The combination of the latest report from the trustees of the Medicare Trust Fund and the debate over balancing the federal budget has moved the need for Medicare reform to center stage. The trust fund, which finances Medicare Part A, will be bankrupt by the year 2002. Medicare Part B, which pays for physician services, diagnostic tests, and other outpatient services, is funded through general revenues and premiums from the elderly and therefore is not going broke. However, its rapidly escalating costs will add more than $100 billion per year to the federal deficit by the year 2000.
In response, many members of Congress have fallen back on such traditional remedies as increasing the payroll tax, raising Medicare premiums, pushing the elderly into managed care, and restricting reimbursements to providers.

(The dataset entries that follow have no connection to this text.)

$ cat src/rtl/fetm_trigger_mux.sv
// Top of the front end trigger mux: Wishbone slave, registers, routing
`timescale 1ns/1ps

module fetm_trigger_mux #(
	parameter int unsigned CMP_W = 4
) (
	input wire logic clk_i,
	input wire logic resetn_i,
	input wire logic ce_i,
	input wire logic wb_cyc_i,
	input wire logic wb_stb_i,
	input wire logic wb_we_i,
	input wire logic [fetm_pkg::FETM_ADR_W-1:0] wb_adr_i,
	input wire logic [fetm_pkg::FETM_SEL_W-1:0] wb_sel_i,
	input wire logic [fetm_pkg::FETM_DAT_W-1:0] wb_dat_i,
	output logic [fetm_pkg::FETM_DAT_W-1:0] wb_dat_o,
	output logic wb_ack_o,
	input wire logic [3:0] pwm_frame_sync_i,
	input wire logic [3:0] pwm_first_output_i,
	input wire logic [3:0] pwm_second_output_i,
	input wire logic [CMP_W-1:0] filter0_nonlinear_compare_i,
	input wire logic [CMP_W-1:0] filter1_nonlinear_compare_i,
	input wire logic [CMP_W-1:0] filter2_nonlinear_compare_i,
	output logic fe1_trigger_o,
	output logic fe2_trigger_o,
	output logic [1:0] fe1_gain_shift_compare_source_o,
	output logic [1:0] fe2_gain_shift_compare_source_o,
	output logic [CMP_W-1:0] fe1_nonlinear_compare_o,
	output logic [CMP_W-1:0] fe2_nonlinear_compare_o
);
	import fetm_pkg::*;

	typedef struct packed {
		logic ack;
		logic [FETM_DAT_W-1:0] rdata;
		logic [FETM_CNT_W-1:0] fe1_cnt;
		logic [FETM_CNT_W-1:0] fe2_cnt;
	} fetm_top_state_t;

	fetm_top_state_t state_reg;
	fetm_top_state_t state_next;

	logic req;
	logic wr_cycle;
	logic hit_fe1;
	logic hit_fe2;
	logic hit_cnt;
	logic [FETM_REG_W-1:0] fe1_route;
	logic [FETM_REG_W-1:0] fe2_route;
	logic fe1_trigger;
	logic fe2_trigger;

	// Address decode of the three words
	assign hit_fe1 = (wb_adr_i == FETM_FE1_ROUTE_ADDR);
	assign hit_fe2 = (wb_adr_i == FETM_FE2_ROUTE_ADDR);
	assign hit_cnt = (wb_adr_i == FETM_TRIG_COUNT_ADDR);

	// A new request is one not yet acknowledged
	assign req = wb_cyc_i && wb_stb_i && !state_reg.ack;

	// Writes land on the edge at which the master samples ack
	assign wr_cycle = wb_cyc_i && wb_stb_i && wb_we_i && state_reg.ack;

	// Front end 1 route register
	fetm_route_reg #(
		.RESET_VAL(FETM_FE1_RESET)
	) u_fe1_reg (
		.clk_i(clk_i),
		.resetn_i(resetn_i),
		.ce_i(ce_i),
		.wr_en_i(wr_cycle && hit_fe1),
		.sel_i(wb_sel_i[1:0]),
		.wdata_i(wb_dat_i[FETM_REG_W-1:0]),
		.value_o(fe1_route)
	);

	// Front end 2 route register
	fetm_route_reg #(
		.RESET_VAL(FETM_FE2_RESET)
	) u_fe2_reg (
		.clk_i(clk_i),
		.resetn_i(resetn_i),
		.ce_i(ce_i),
		.wr_en_i(wr_cycle && hit_fe2),
		.sel_i(wb_sel_i[1:0]),
		.wdata_i(wb_dat_i[FETM_REG_W-1:0]),
		.value_o(fe2_route)
	);

	// Front end 1 routing
	fetm_route #(
		.CMP_W(CMP_W)
	) u_fe1_route (
		.clk_i(clk_i),
		.resetn_i(resetn_i),
		.ce_i(ce_i),
		.route_i(fe1_route),
		.pwm_frame_sync_i(pwm_frame_sync_i),
		.pwm_first_output_i(pwm_first_output_i),
		.pwm_second_output_i(pwm_second_output_i),
		.filter0_nonlinear_compare_i(filter0_nonlinear_compare_i),
		.filter1_nonlinear_compare_i(filter1_nonlinear_compare_i),
		.filter2_nonlinear_compare_i(filter2_nonlinear_compare_i),
		.trigger_o(fe1_trigger),
		.gain_shift_compare_source_o(fe1_gain_shift_compare_source_o),
		.nonlinear_compare_o(fe1_nonlinear_compare_o)
	);

	// Front end 2 routing
	fetm_route #(
		.CMP_W(CMP_W)
	) u_fe2_route (
		.clk_i(clk_i),
		.resetn_i(resetn_i),
		.ce_i(ce_i),
		.route_i(fe2_route),
		.pwm_frame_sync_i(pwm_frame_sync_i),
		.pwm_first_output_i(pwm_first_output_i),
		.pwm_second_output_i(pwm_second_output_i),
		.filter0_nonlinear_compare_i(filter0_nonlinear_compare_i),
		.filter1_nonlinear_compare_i(filter1_nonlinear_compare_i),
		.filter2_nonlinear_compare_i(filter2_nonlinear_compare_i),
		.trigger_o(fe2_trigger),
		.gain_shift_compare_source_o(fe2_gain_shift_compare_source_o),
		.nonlinear_compare_o(fe2_nonlinear_compare_o)
	);

	// Bus answer, read mux and trigger counters
	always_comb begin
		state_next = state_reg;
		// Ack one cycle after the request, dropped the cycle after
		state_next.ack = req;
		if (req) begin
			state_next.rdata = '0; // Unmapped words read as zero
			if (hit_fe1) begin
				state_next.rdata[FETM_REG_W-1:0] = fe1_route;
			end else if (hit_fe2) begin
				state_next.rdata[FETM_REG_W-1:0] = fe2_route;
			end else if (hit_cnt) begin
				state_next.rdata = {state_reg.fe2_cnt, state_reg.fe1_cnt};
			end
		end
		// Clearing write on a count lane, a same-cycle trigger still counts
		if (wr_cycle && hit_cnt && (wb_sel_i[1:0] != 2'h0)) begin
			state_next.fe1_cnt = {{(FETM_CNT_W-1){1'b0}}, fe1_trigger};
		end else if (fe1_trigger) begin
			state_next.fe1_cnt = state_reg.fe1_cnt + 16'h0001;
		end
		if (wr_cycle && hit_cnt && (wb_sel_i[3:2] != 2'h0)) begin
			state_next.fe2_cnt = {{(FETM_CNT_W-1){1'b0}}, fe2_trigger};
		end else if (fe2_trigger) begin
			state_next.fe2_cnt = state_reg.fe2_cnt + 16'h0001;
		end
	end

	// State register, frozen while the clock enable is low
	always_ff @(posedge clk_i or negedge resetn_i) begin
		if (!resetn_i) begin
			state_reg <= '0;
		end else if (ce_i) begin
			state_reg <= state_next;
		end
	end

	assign wb_ack_o = state_reg.ack;
	assign wb_dat_o = state_reg.rdata;
	assign fe1_trigger_o = fe1_trigger;
	assign fe2_trigger_o = fe2_trigger;
endmodule
**src/verilog/oag_pkg.sv**
```systemverilog
/*
  Constants for the operand and branch address generator.
  Assumes a single 200 MHz core clock and an 8-bit core around it.
*/
`default_nettype none
package oag_pkg;
  localparam int unsigned CLK_MHZ         = 200;
  localparam int unsigned CLKS_PER_MC     = 4;
  localparam int unsigned CLKS_PER_TICK   = 12;
  localparam int unsigned MAX_CYCLES      = 5;
  localparam logic [7:0]  DIRECT_TOP      = 8'h7F;
  localparam logic [7:0]  BIT_RAM_BASE    = 8'h20;
  localparam logic [7:0]  STATUS_WORD_ADDR = 8'hD0;
  localparam int unsigned BANK_LSB        = 3;
  localparam logic [15:0] ONCHIP_TOP_DEF  = 16'h1FFF;
  localparam logic [2:0]  STD_EXTRA_MULT  = 3'h4;
  localparam logic [2:0]  STD_EXTRA_TBL   = 3'h2;
  localparam logic [2:0]  STD_EXTRA_XDM   = 3'h1;
  localparam logic [2:0]  STD_EXTRA_BR    = 3'h1;
  localparam logic [2:0]  CYC_ONE         = 3'h1;
  localparam logic [2:0]  CYC_XWIDE       = 3'h2;
  localparam logic [2:0]  CYC_D2D         = 3'h3;

  typedef enum logic [3:0] {
    OAG_MODE_WREG   = 4'h0,
    OAG_MODE_DIRECT = 4'h1,
    OAG_MODE_BIT    = 4'h2,
    OAG_MODE_IND    = 4'h3,
    OAG_MODE_STACK  = 4'h4,
    OAG_MODE_XPAGE  = 4'h5,
    OAG_MODE_XWIDE  = 4'h6,
    OAG_MODE_IMM    = 4'h7,
    OAG_MODE_TABLE  = 4'h8,
    OAG_MODE_REL    = 4'h9,
    OAG_MODE_PAGE   = 4'hA,
    OAG_MODE_EXT    = 4'hB
  } oag_mode_t;

  typedef enum logic [1:0] {
    OAG_SPACE_RAM   = 2'h0,
    OAG_SPACE_SPECIAL = 2'h1,
    OAG_SPACE_XDATA = 2'h2,
    OAG_SPACE_CODE  = 2'h3
  } oag_space_t;

  typedef enum logic [1:0] {
    OAG_ST_IDLE = 2'b00,
    OAG_ST_EXEC = 2'b01
  } oag_state_t;
endpackage
`default_nettype wire

```
**src/verilog/oag_core.sv**
```systemverilog
/*
  Operand and branch address generator with instruction cycle timing.
  Assumes the decoder ahead of it presents one decoded instruction per
  request, with opcode and operand bytes already fetched.
*/
// Notes on behaviour
// RULE1 - Operation and flag effects match the standard set; only timing differs.
// RULE2 - Machine cycle is four clocks with one address latch pulse each.
// RULE3 - Timer tick advances once every twelve input clocks by default.
// RULE4 - Duration is one cycle per byte, except multiply, divide, table, move, branch.
// RULE5 - Wide-pointer external move takes two cycles; direct-to-direct move three.
// RULE6 - Instructions take one to five machine cycles.
// RULE7 - Program, data and register spaces are separate address spaces.
// RULE8 - Program memory is fetch-only; fetch routed on-chip or off-chip by address.
// RULE9 - Working registers sit in lowest 32 RAM bytes, bank from status word bits.
// RULE10 - Working-register instructions complete in one machine cycle.
// RULE11 - Direct 00h-7Fh is RAM; above 7Fh is special-function space.
// RULE12 - Bit operands reach RAM 20h-2Fh and special registers ending 0 or 8.
// RULE13 - Bit 00h is RAM 20h bit 0; bit B7 is register B0h bit 7.
// RULE14 - Indirect access uses pointer zero or one, reaching upper RAM too.
// RULE15 - Push and pop address RAM through the stack pointer.
// RULE16 - Paged external move: pointer low byte, port two latch high byte.
// RULE17 - Wide external move uses the selected 16-bit data pointer.
// RULE18 - Immediate operands come from the instruction bytes.
// RULE19 - Table read address is accumulator plus PC or data pointer.
// RULE20 - Taken conditional branch adds signed offset to next address.
// RULE21 - Page branch keeps upper five bits of next address, adds 11-bit field.
// RULE22 - Extended branch loads the 16-bit absolute target.
// RULE23 - Each instruction starts with one opcode; decode says how many more bytes.
// RULE24 - Working register n of bank b sits at RAM address 8*b+n.
`timescale 1ns/100ps
`default_nettype none
module oag_core
  import oag_pkg::*;
#(
  parameter logic [15:0] ONCHIP_TOP = ONCHIP_TOP_DEF
) (
  // Clock and reset
  input  wire logic        core_clk_in,
  input  wire logic        nrst_in,
  // Decoded instruction request
  input  wire logic        req_valid_in,
  output logic             req_ready_out,
  input  wire oag_mode_t   mode_in,
  input  wire logic [1:0]  inst_bytes_in,
  input  wire logic [2:0]  std_extra_in,
  input  wire logic        dir_to_dir_in,
  input  wire logic [2:0]  reg_sel_in,
  input  wire logic        ptr_sel_in,
  input  wire logic [7:0]  op1_in,
  input  wire logic [7:0]  op2_in,
  input  wire logic [2:0]  page_hi_in,
  input  wire logic        cond_true_in,
  input  wire logic        table_dptr_in,
  // Core state seen by the generator
  input  wire logic [7:0]  psw_in,
  input  wire logic [7:0]  ptr0_in,
  input  wire logic [7:0]  ptr1_in,
  input  wire logic [7:0]  sp_in,
  input  wire logic [7:0]  acc_in,
  input  wire logic [7:0]  port_two_latch_in,
  input  wire logic [15:0] wide_ptr0_in,
  input  wire logic [15:0] wide_ptr1_in,
  input  wire logic        dptr_sel_in,
  input  wire logic [15:0] pc_next_in,
  // Operand address result
  output logic             addr_valid_out,
  output oag_space_t       space_out,
  output logic [15:0]      addr_out,
  output logic [2:0]       bit_pos_out,
  output logic             is_imm_out,
  output logic [7:0]       imm_out,
  output logic             fetch_onchip_out,
  output logic             code_write_out,
  // Branch result
  output logic             branch_out,
  output logic [15:0]      target_out,
  // Timing
  output logic [2:0]       cycles_out,
  output logic             done_out,
  output logic             ale_out,
  output logic             timer_tick_out
);

  // Refused at elaboration: an on-chip code window of address 0000h only
  if (ONCHIP_TOP == 16'h0000) begin
    $error("ONCHIP_TOP must be nonzero");
  end

  // Cycle count of one instruction
  function automatic logic [2:0] inst_cycles(input oag_mode_t m, input logic [1:0] nb,
                                             input logic [2:0] extra, input logic d2d);
    logic [2:0] c;
    c = {1'b0, nb}; // RULE4 RULE23
    if (m == OAG_MODE_WREG) begin
      c = CYC_ONE; // RULE10
    end else if (m == OAG_MODE_XWIDE) begin
      c = CYC_XWIDE; // RULE5
    end else if (d2d) begin
      c = CYC_D2D; // RULE5
    end else if (extra != 3'h0) begin
      c = extra; // RULE4
    end
    if (c == 3'h0) begin
      c = CYC_ONE;
    end else if (c > 3'(MAX_CYCLES)) begin
      c = 3'(MAX_CYCLES); // RULE6
    end
    return c;
  endfunction

  // Working register address in the active bank
  function automatic logic [7:0] wreg_addr(input logic [7:0] program_status_word, input logic [2:0] n);
    return {3'h0, program_status_word[BANK_LSB+1:BANK_LSB], n}; // RULE9 RULE24
  endfunction

  // Machine cycle phase and timer prescaler
  logic [1:0] phase_q;
  logic [1:0] phase_d;
  logic [3:0] tick_q;
  logic [3:0] tick_d;
  wire        mc_end   = (phase_q == 2'(CLKS_PER_MC - 1));
  wire        tick_end = (tick_q == 4'(CLKS_PER_TICK - 1));
  assign phase_d = mc_end ? 2'h0 : phase_q + 2'h1; // RULE2
  assign tick_d  = tick_end ? 4'h0 : tick_q + 4'h1; // RULE3

  // Instruction state
  oag_state_t st_q;
  oag_state_t st_d;
  logic [2:0] left_q;
  logic [2:0] left_d;

  wire accept   = (st_q == OAG_ST_IDLE) && req_valid_in && mc_end;
  wire last_mc  = (st_q == OAG_ST_EXEC) && mc_end && (left_q == 3'h1);
  wire [2:0] ncyc = inst_cycles(mode_in, inst_bytes_in, std_extra_in, dir_to_dir_in);

  always_comb begin
    st_d   = st_q;
    left_d = left_q;
    unique case (st_q)
      OAG_ST_IDLE: begin
        if (accept) begin
          st_d   = OAG_ST_EXEC;
          left_d = ncyc;
        end
      end
      OAG_ST_EXEC: begin
        if (mc_end) begin
          left_d = left_q - 3'h1;
          if (left_q == 3'h1) begin
            st_d = OAG_ST_IDLE;
          end
        end
      end
    endcase
  end

  assign req_ready_out = (st_q == OAG_ST_IDLE) && mc_end;

  // Address decode
  wire [7:0]  ptr_val   = ptr_sel_in ? ptr1_in : ptr0_in; // RULE14
  wire [15:0] dptr_val  = dptr_sel_in ? wide_ptr1_in : wide_ptr0_in; // RULE17
  wire        bit_in_special = op1_in[7];
  wire [7:0]  bit_byte  = bit_in_special ? {op1_in[7:3], 3'h0}
                                     : BIT_RAM_BASE + {4'h0, op1_in[6:3]}; // RULE12 RULE13
  wire [15:0] tbl_base  = table_dptr_in ? dptr_val : pc_next_in;
  wire [15:0] tbl_addr  = tbl_base + {8'h00, acc_in}; // RULE19
  wire [15:0] rel_tgt   = pc_next_in + {{8{op1_in[7]}}, op1_in}; // RULE20
  wire [15:0] page_tgt  = {pc_next_in[15:11], page_hi_in, op1_in}; // RULE21
  wire [15:0] ext_tgt   = {op1_in, op2_in}; // RULE22
  wire        dir_special = (op1_in > DIRECT_TOP); // RULE11

  oag_space_t sp_d;
  logic [15:0] ad_d;
  logic [2:0]  bp_d;
  logic        br_d;
  logic [15:0] tg_d;

  always_comb begin
    sp_d = OAG_SPACE_RAM;
    ad_d = 16'h0000;
    bp_d = 3'h0;
    br_d = 1'b0;
    tg_d = pc_next_in;
    unique case (mode_in)
      OAG_MODE_WREG:   ad_d = {8'h00, wreg_addr(psw_in, reg_sel_in)};
      OAG_MODE_DIRECT: begin
        sp_d = dir_special ? OAG_SPACE_SPECIAL : OAG_SPACE_RAM; // RULE7 RULE11
        ad_d = {8'h00, op1_in};
      end
      OAG_MODE_BIT: begin
        sp_d = bit_in_special ? OAG_SPACE_SPECIAL : OAG_SPACE_RAM;
        ad_d = {8'h00, bit_byte};
        bp_d = op1_in[2:0]; // RULE13
      end
      OAG_MODE_IND:    ad_d = {8'h00, ptr_val}; // RULE14
      OAG_MODE_STACK:  ad_d = {8'h00, sp_in}; // RULE15
      OAG_MODE_XPAGE: begin
        sp_d = OAG_SPACE_XDATA;
        ad_d = {port_two_latch_in, ptr_val}; // RULE16
      end
      OAG_MODE_XWIDE: begin
        sp_d = OAG_SPACE_XDATA;
        ad_d = dptr_val; // RULE17
      end
      OAG_MODE_IMM:    ad_d = 16'h0000; // RULE18
      OAG_MODE_TABLE: begin
        sp_d = OAG_SPACE_CODE;
        ad_d = tbl_addr; // RULE19
      end
      OAG_MODE_REL: begin
        br_d = cond_true_in;
        tg_d = cond_true_in ? rel_tgt : pc_next_in; // RULE20
      end
      OAG_MODE_PAGE: begin
        br_d = 1'b1;
        tg_d = page_tgt;
      end
      OAG_MODE_EXT: begin
        br_d = 1'b1;
        tg_d = ext_tgt;
      end
      default: ad_d = 16'h0000;
    endcase
  end

  // Code space routing follows the fetch or table address
  wire [15:0] code_addr = (mode_in == OAG_MODE_TABLE) ? tbl_addr : pc_next_in;
  wire        onchip_d  = (code_addr <= ONCHIP_TOP); // RULE8

  // Registered outputs
  logic       av_q;
  oag_space_t sp_q;
  logic [15:0] ad_q;
  logic [2:0] bp_q;
  logic       im_q;
  logic [7:0] iv_q;
  logic       oc_q;
  logic       br_q;
  logic [15:0] tg_q;
  logic [2:0] cy_q;
  logic       dn_q;
  logic       ale_q;
  logic       tt_q;

  always_ff @(posedge core_clk_in or negedge nrst_in) begin
    if (!nrst_in) begin
      phase_q <= 2'h0;
      tick_q  <= 4'h0;
      st_q    <= OAG_ST_IDLE;
      left_q  <= 3'h0;
      ale_q   <= 1'b0;
      tt_q    <= 1'b0;
      dn_q    <= 1'b0;
    end else begin
      phase_q <= phase_d;
      tick_q  <= tick_d;
      st_q    <= st_d;
      left_q  <= left_d;
      ale_q   <= mc_end; // RULE2
      tt_q    <= tick_end; // RULE3
      dn_q    <= last_mc; // RULE6
    end
  end

  always_ff @(posedge core_clk_in or negedge nrst_in) begin
    if (!nrst_in) begin
      av_q <= 1'b0;
      sp_q <= OAG_SPACE_RAM;
      ad_q <= 16'h0000;
      bp_q <= 3'h0;
      im_q <= 1'b0;
      iv_q <= 8'h00;
      oc_q <= 1'b0;
      br_q <= 1'b0;
      tg_q <= 16'h0000;
      cy_q <= 3'h0;
    end else begin
      av_q <= accept;
      if (accept) begin
        sp_q <= sp_d;
        ad_q <= ad_d;
        bp_q <= bp_d;
        im_q <= (mode_in == OAG_MODE_IMM);
        iv_q <= op1_in; // RULE18
        oc_q <= onchip_d;
        br_q <= br_d;
        tg_q <= tg_d;
        cy_q <= ncyc;
      end
    end
  end

  assign addr_valid_out   = av_q;
  assign space_out        = sp_q;
  assign addr_out         = ad_q;
  assign bit_pos_out      = bp_q;
  assign is_imm_out       = im_q;
  assign imm_out          = iv_q;
  assign fetch_onchip_out = oc_q;
  assign code_write_out   = 1'b0; // RULE8
  assign branch_out       = br_q;
  assign target_out       = tg_q;
  assign cycles_out       = cy_q; // RULE1
  assign done_out         = dn_q;
  assign ale_out          = ale_q;
  assign timer_tick_out   = tt_q;

endmodule
`default_nettype wire

```
--- src/pkg/erxdma_pkg.sv ---
package erxdma_pkg;

   // =====================================================================
   // register map: word indices, byte address is four times the index
   // =====================================================================
   localparam int          ADDR_W          = 14;
   localparam int          IDX_W           = 12;
   localparam logic [11:0] IDX_RX_CONFIG   = 12'h003;
   localparam logic [11:0] IDX_RX_EVENT    = 12'h004;
   localparam logic [11:0] IDX_BUF_CONFIG  = 12'h00B;
   localparam logic [11:0] IDX_BUF_EVENT   = 12'h00C;
   localparam logic [11:0] IDX_MISSED      = 12'h010;
   localparam logic [11:0] IDX_BUS_CONTROL = 12'h017;
   localparam logic [11:0] IDX_CHAN_SEL    = 12'h024;
   localparam logic [11:0] IDX_FRAME_START = 12'h026;
   localparam logic [11:0] IDX_FRAMES      = 12'h028;
   localparam logic [11:0] IDX_BYTES       = 12'h02A;
   localparam logic [11:0] IDX_RX_STATUS   = 12'h400;
   localparam logic [11:0] IDX_RX_LENGTH   = 12'h402;

   // =====================================================================
   // field positions and reset values
   // =====================================================================
   localparam int          CFG_STREAM_BIT    = 7;
   localparam int          CFG_DMA_ONLY_BIT  = 9;
   localparam int          CFG_AUTO_DMA_BIT  = 10;
   localparam int          BUFFER_CONFIG_REG_IRQ_EN_BIT = 7;
   localparam int          BUFEV_FLAG_BIT    = 7;
   localparam int          BUS_CONTROL_REG_RESET_BIT  = 6;
   localparam int          BUS_CONTROL_REG_BURST_BIT  = 11;
   localparam int          BUS_CONTROL_REG_SIZE_BIT   = 13;
   localparam int          FRAMES_W          = 12;
   localparam int          NUM_CHAN          = 3;
   localparam logic [1:0]  CHAN_MAX          = 2'h2;
   localparam logic [15:0] REG_RESET         = 16'h0000;
   localparam logic [15:0] MASK_16K          = 16'h3FFF;
   localparam logic [15:0] MASK_64K          = 16'hFFFF;
   localparam logic [16:0] HDR_ROUND         = 17'h00007;
   localparam logic [16:0] ALIGN_MASK        = 17'h1FFFC;
   localparam logic [16:0] HDR_BYTES         = 17'h00004;

   // =====================================================================
   // timing
   // =====================================================================
   localparam int          CLK_MHZ        = 40;
   localparam int          BURST_ON_NS    = 28000;
   localparam int          BURST_OFF_NS   = 1300;
   localparam int          BURST_ON_CYC   = BURST_ON_NS * CLK_MHZ / 1000;
   localparam int          BURST_OFF_CYC  = (BURST_OFF_NS * CLK_MHZ + 999)
                                            / 1000;
   localparam logic [10:0] BURST_ON_LAST  = 11'(BURST_ON_CYC - 1);
   localparam logic [10:0] BURST_OFF_LAST = 11'(BURST_OFF_CYC - 1);

   // =====================================================================
   // types
   // =====================================================================
   typedef enum logic [1:0]
   {
      ST_IDLE = 2'h0,
      ST_XFER = 2'h1,
      ST_DONE = 2'h3,
      ST_GAP  = 2'h2
   } erxdma_state_type;

   typedef struct packed
   {
      logic [ADDR_W-1:0] addr;
      logic [15:0]       wdata;
      logic              wr;
      logic              rd;
   } erxdma_bus_req_type;

   typedef struct packed
   {
      logic [15:0] status;
      logic [15:0] length;
   } erxdma_frame_desc_type;

endpackage
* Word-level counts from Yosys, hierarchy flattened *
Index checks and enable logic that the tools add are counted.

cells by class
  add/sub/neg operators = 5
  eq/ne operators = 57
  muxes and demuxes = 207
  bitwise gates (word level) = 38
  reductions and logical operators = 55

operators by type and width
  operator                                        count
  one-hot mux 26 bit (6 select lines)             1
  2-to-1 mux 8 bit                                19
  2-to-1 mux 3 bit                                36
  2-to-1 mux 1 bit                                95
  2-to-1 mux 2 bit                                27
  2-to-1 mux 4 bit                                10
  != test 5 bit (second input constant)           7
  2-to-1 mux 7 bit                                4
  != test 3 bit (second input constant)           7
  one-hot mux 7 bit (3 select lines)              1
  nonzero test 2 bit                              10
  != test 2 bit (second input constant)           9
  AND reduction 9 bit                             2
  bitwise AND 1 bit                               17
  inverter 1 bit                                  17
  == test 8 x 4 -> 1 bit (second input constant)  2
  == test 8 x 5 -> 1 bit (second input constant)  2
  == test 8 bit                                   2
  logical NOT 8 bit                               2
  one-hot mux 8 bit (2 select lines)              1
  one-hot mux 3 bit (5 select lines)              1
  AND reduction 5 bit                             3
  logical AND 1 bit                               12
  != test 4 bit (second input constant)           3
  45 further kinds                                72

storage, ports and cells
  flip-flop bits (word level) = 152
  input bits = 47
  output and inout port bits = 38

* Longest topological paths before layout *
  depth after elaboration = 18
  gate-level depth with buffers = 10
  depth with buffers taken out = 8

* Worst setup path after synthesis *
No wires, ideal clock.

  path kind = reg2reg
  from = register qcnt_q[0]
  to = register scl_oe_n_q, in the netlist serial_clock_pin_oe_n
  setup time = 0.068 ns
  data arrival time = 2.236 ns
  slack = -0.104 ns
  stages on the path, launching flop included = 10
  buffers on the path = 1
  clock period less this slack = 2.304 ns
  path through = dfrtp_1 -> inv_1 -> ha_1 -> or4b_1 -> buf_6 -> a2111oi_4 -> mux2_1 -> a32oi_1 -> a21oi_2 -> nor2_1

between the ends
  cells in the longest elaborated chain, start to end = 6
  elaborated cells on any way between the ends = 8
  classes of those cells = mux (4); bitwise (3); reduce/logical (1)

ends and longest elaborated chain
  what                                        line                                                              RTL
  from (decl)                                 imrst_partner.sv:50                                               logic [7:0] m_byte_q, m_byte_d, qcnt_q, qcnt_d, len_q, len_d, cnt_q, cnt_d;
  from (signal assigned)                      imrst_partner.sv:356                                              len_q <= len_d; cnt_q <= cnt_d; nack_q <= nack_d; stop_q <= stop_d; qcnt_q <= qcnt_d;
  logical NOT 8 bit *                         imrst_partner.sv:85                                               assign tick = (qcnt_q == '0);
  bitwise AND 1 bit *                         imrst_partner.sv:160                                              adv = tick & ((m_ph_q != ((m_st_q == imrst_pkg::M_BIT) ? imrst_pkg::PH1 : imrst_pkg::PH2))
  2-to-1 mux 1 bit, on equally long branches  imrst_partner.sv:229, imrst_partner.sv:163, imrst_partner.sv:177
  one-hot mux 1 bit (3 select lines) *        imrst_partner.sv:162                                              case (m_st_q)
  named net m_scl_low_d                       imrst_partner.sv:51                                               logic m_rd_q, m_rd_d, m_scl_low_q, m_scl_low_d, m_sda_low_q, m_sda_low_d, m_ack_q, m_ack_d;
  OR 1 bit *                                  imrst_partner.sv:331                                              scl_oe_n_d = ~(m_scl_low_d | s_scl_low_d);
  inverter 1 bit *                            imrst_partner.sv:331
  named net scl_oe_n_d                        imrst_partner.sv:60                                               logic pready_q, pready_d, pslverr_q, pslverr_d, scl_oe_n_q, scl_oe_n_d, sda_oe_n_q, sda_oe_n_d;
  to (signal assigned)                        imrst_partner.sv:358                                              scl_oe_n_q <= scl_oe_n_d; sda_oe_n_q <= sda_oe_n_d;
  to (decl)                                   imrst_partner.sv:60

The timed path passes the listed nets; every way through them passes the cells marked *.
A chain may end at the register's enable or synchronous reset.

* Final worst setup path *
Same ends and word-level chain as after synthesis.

There is little evidence that any of those proposals will succeed in restraining the growth of Medicare spending. However, there is evidence that many of those approaches will be harmful to the economy, the health care industry, and the elderly.
Congress should seize this opportunity to fundamentally reform the Medicare system, transforming it from a first- dollar insurance plan to a back-up catastrophic program. Only through such a transformation of the Medicare system can we ensure that the elderly will continue to have access to the health care they need.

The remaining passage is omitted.